**Dataset records**

---*---

**src/rtl/core/windowed_zscore_spike_detector_macros.svh**
```systemverilog
// Assertion helpers shared by the spike detector modules.
// They expect the clock clk and the active-low reset rst_n in scope.
`ifndef WINDOWED_ZSCORE_SPIKE_DETECTOR_MACROS_SVH
`define WINDOWED_ZSCORE_SPIKE_DETECTOR_MACROS_SVH

// The consequent holds in the same cycle as the antecedent.
`define WZSD_ASSERT_NOW(lbl, ante, cons, msg) \
  lbl: assert property (@(posedge clk) disable iff (!rst_n) (ante) |-> (cons)) \
    else $error(msg);

// The consequent holds in the cycle after the antecedent.
`define WZSD_ASSERT_NEXT(lbl, ante, cons, msg) \
  lbl: assert property (@(posedge clk) disable iff (!rst_n) (ante) |=> (cons)) \
    else $error(msg);

`endif

```
**src/rtl/core/wzsd_pkg.sv**
```systemverilog
`default_nettype none
package wzsd_pkg;

  localparam int KEY_W    = 16;
  localparam int FREQ_W   = 20;
  localparam int STAMP_W  = 32;
  localparam int SEV_W    = 17;
  localparam int AVG_W    = 28;
  localparam int CNTO_W   = 11;

  // Arithmetic widths sized for the largest supported window depth (65536).
  localparam int N_W      = 17;
  localparam int SUM_W    = 36;
  localparam int SQ_W     = 40;
  localparam int SUMSQ_W  = 56;
  localparam int NL_W     = N_W + FREQ_W;
  localparam int V_W      = 72;
  localparam int SC_W     = SUM_W + 16;
  localparam int RHS_W    = 2 * SC_W;
  localparam int F2_W     = 37;
  localparam int MB_W     = SC_W;
  localparam int MP_W     = 128;
  localparam int STEP_W   = 6;
  localparam int DIVN_W   = SUM_W + 8;

  localparam logic [FREQ_W-1:0] FREQ_CLAMP = 20'd1000000;
  localparam logic [SEV_W-1:0]  SEV_ONE    = 17'd65536;
  localparam logic [2:0]        SEV_SCALE  = 3'd5;
  localparam logic [31:0]       WINDOW_RST = 32'd86400;

  localparam logic [1:0] KIND_ADD   = 2'd0;
  localparam logic [1:0] KIND_QUERY = 2'd1;
  localparam logic [1:0] KIND_CLEAR = 2'd2;

  typedef struct packed {
    logic [1:0]         kind;
    logic [KEY_W-1:0]   term_key;
    logic [FREQ_W-1:0]  frequency;
    logic [STAMP_W-1:0] stamp_seconds;
    logic [STAMP_W-1:0] now_seconds;
  } in_t;

  typedef struct packed {
    logic [SEV_W-1:0]  severity;
    logic [AVG_W-1:0]  average_frequency;
    logic [CNTO_W-1:0] match_count;
    logic [CNTO_W-1:0] live_entries;
    logic              status;
  } out_t;

  typedef struct packed {
    logic [KEY_W-1:0]   key;
    logic [FREQ_W-1:0]  freq;
    logic [STAMP_W-1:0] stamp;
  } entry_t;

  localparam int ENTRY_W = $bits(entry_t);

  typedef enum logic [1:0] {
    MUL_NSQ = 2'd0,
    MUL_SS  = 2'd1,
    MUL_RHS = 2'd2,
    MUL_VF  = 2'd3
  } mul_op_t;

  typedef struct packed {
    logic    load;
    logic    clear;
    logic    pop;
    logic    rd_oldest;
    logic    write_new;
    logic    scan_init;
    logic    scan_step;
    logic    nl_calc;
    logic    div_start;
    logic    mul_start;
    mul_op_t mul_op;
    logic    sev_init;
    logic    sev_f2;
    logic    out_fire;
  } ctrl_cmd_t;

  typedef struct packed {
    logic cnt_zero;
    logic expired;
    logic scan_done;
    logic n_zero;
    logic mul_done;
    logic sev_ok;
    logic search_open;
    logic div_busy;
  } dp_stat_t;

endpackage
`default_nettype wire

```
**src/rtl/core/wzsd_ctrl.sv**
```systemverilog
`default_nettype none
`include "windowed_zscore_spike_detector_macros.svh"
module wzsd_ctrl (
  input  wire logic                 clk,
  input  wire logic                 rst_n,
  input  wire logic                 start,
  input  wire logic [1:0]           in_kind,
  input  wire wzsd_pkg::dp_stat_t   stat,
  output      wzsd_pkg::ctrl_cmd_t  cmd,
  output      logic                 busy,
  output      logic                 out_valid
);

  typedef enum logic [14:0] {
    S_IDLE     = 15'b000000000000001,
    S_EXP_RD   = 15'b000000000000010,
    S_EXP_CHK  = 15'b000000000000100,
    S_ADD      = 15'b000000000001000,
    S_SCAN     = 15'b000000000010000,
    S_NL       = 15'b000000000100000,
    S_MUL_NSQ  = 15'b000000001000000,
    S_MUL_SS   = 15'b000000010000000,
    S_SEV_CHK  = 15'b000000100000000,
    S_MUL_RHS  = 15'b000001000000000,
    S_SEV_F2   = 15'b000010000000000,
    S_SEV_MUL  = 15'b000100000000000,
    S_SEV_WAIT = 15'b001000000000000,
    S_DIV_WAIT = 15'b010000000000000,
    S_DONE     = 15'b100000000000000
  } state_t;

  state_t state_r, state_nxt;
  logic   is_query_r, is_query_nxt;
  logic   out_valid_r;

  always_comb begin
    state_nxt    = state_r;
    is_query_nxt = is_query_r;
    cmd          = '0;
    unique case (state_r)
      S_IDLE: begin
        if (start) begin
          cmd.load     = 1'b1;
          is_query_nxt = (in_kind == wzsd_pkg::KIND_QUERY);
          if (in_kind == wzsd_pkg::KIND_ADD || in_kind == wzsd_pkg::KIND_QUERY) begin
            state_nxt = S_EXP_RD;
          end else begin
            cmd.clear = (in_kind == wzsd_pkg::KIND_CLEAR);
            state_nxt = S_DONE;
          end
        end
      end
      S_EXP_RD: begin
        if (stat.cnt_zero) begin
          if (is_query_r) begin
            cmd.scan_init = 1'b1;
            state_nxt     = S_SCAN;
          end else begin
            state_nxt = S_ADD;
          end
        end else begin
          cmd.rd_oldest = 1'b1;
          state_nxt     = S_EXP_CHK;
        end
      end
      S_EXP_CHK: begin
        if (stat.expired) begin
          cmd.pop   = 1'b1;
          state_nxt = S_EXP_RD;
        end else if (is_query_r) begin
          cmd.scan_init = 1'b1;
          state_nxt     = S_SCAN;
        end else begin
          state_nxt = S_ADD;
        end
      end
      S_ADD: begin
        cmd.write_new = 1'b1;
        state_nxt     = S_DONE;
      end
      S_SCAN: begin
        cmd.scan_step = 1'b1;
        if (stat.scan_done) begin
          state_nxt = stat.n_zero ? S_DONE : S_NL;
        end
      end
      S_NL: begin
        cmd.nl_calc   = 1'b1;
        cmd.div_start = 1'b1;
        cmd.mul_start = 1'b1;
        cmd.mul_op    = wzsd_pkg::MUL_NSQ;
        state_nxt     = S_MUL_NSQ;
      end
      S_MUL_NSQ: begin
        if (stat.mul_done) begin
          cmd.mul_start = 1'b1;
          cmd.mul_op    = wzsd_pkg::MUL_SS;
          state_nxt     = S_MUL_SS;
        end
      end
      S_MUL_SS: begin
        if (stat.mul_done) begin
          state_nxt = S_SEV_CHK;
        end
      end
      S_SEV_CHK: begin
        if (stat.sev_ok) begin
          cmd.mul_start = 1'b1;
          cmd.mul_op    = wzsd_pkg::MUL_RHS;
          state_nxt     = S_MUL_RHS;
        end else begin
          state_nxt = S_DIV_WAIT;
        end
      end
      S_MUL_RHS: begin
        if (stat.mul_done) begin
          cmd.sev_init = 1'b1;
          state_nxt    = S_SEV_F2;
        end
      end
      S_SEV_F2: begin
        if (stat.search_open) begin
          cmd.sev_f2 = 1'b1;
          state_nxt  = S_SEV_MUL;
        end else begin
          state_nxt = S_DIV_WAIT;
        end
      end
      S_SEV_MUL: begin
        cmd.mul_start = 1'b1;
        cmd.mul_op    = wzsd_pkg::MUL_VF;
        state_nxt     = S_SEV_WAIT;
      end
      S_SEV_WAIT: begin
        if (stat.mul_done) begin
          state_nxt = S_SEV_F2;
        end
      end
      S_DIV_WAIT: begin
        if (!stat.div_busy) begin
          state_nxt = S_DONE;
        end
      end
      S_DONE: begin
        cmd.out_fire = 1'b1;
        state_nxt    = S_IDLE;
      end
      default: begin
        state_nxt = S_IDLE;
      end
    endcase
  end

  always_ff @(posedge clk) begin
    if (!rst_n) begin
      state_r     <= S_IDLE;
      is_query_r  <= 1'b0;
      out_valid_r <= 1'b0;
    end else begin
      state_r     <= state_nxt;
      is_query_r  <= is_query_nxt;
      out_valid_r <= cmd.out_fire;
    end
  end

  assign busy      = (state_r != S_IDLE);
  assign out_valid = out_valid_r;

  `WZSD_ASSERT_NEXT(a_accept_busy, start && !busy, busy, "accepted item did not make the block busy")
  `WZSD_ASSERT_NEXT(a_done_strobe, state_r == S_DONE, out_valid_r, "finished item gave no result")
  `WZSD_ASSERT_NOW(a_strobe_idle, out_valid_r, state_r == S_IDLE, "result shown while not idle")

endmodule
`default_nettype wire

```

---*---

**Directions for this task**
Go through the records and gather the lines that hold "output".

**Answer section**
  output      wzsd_pkg::ctrl_cmd_t  cmd,
  output      logic                 busy,
  output      logic                 out_valid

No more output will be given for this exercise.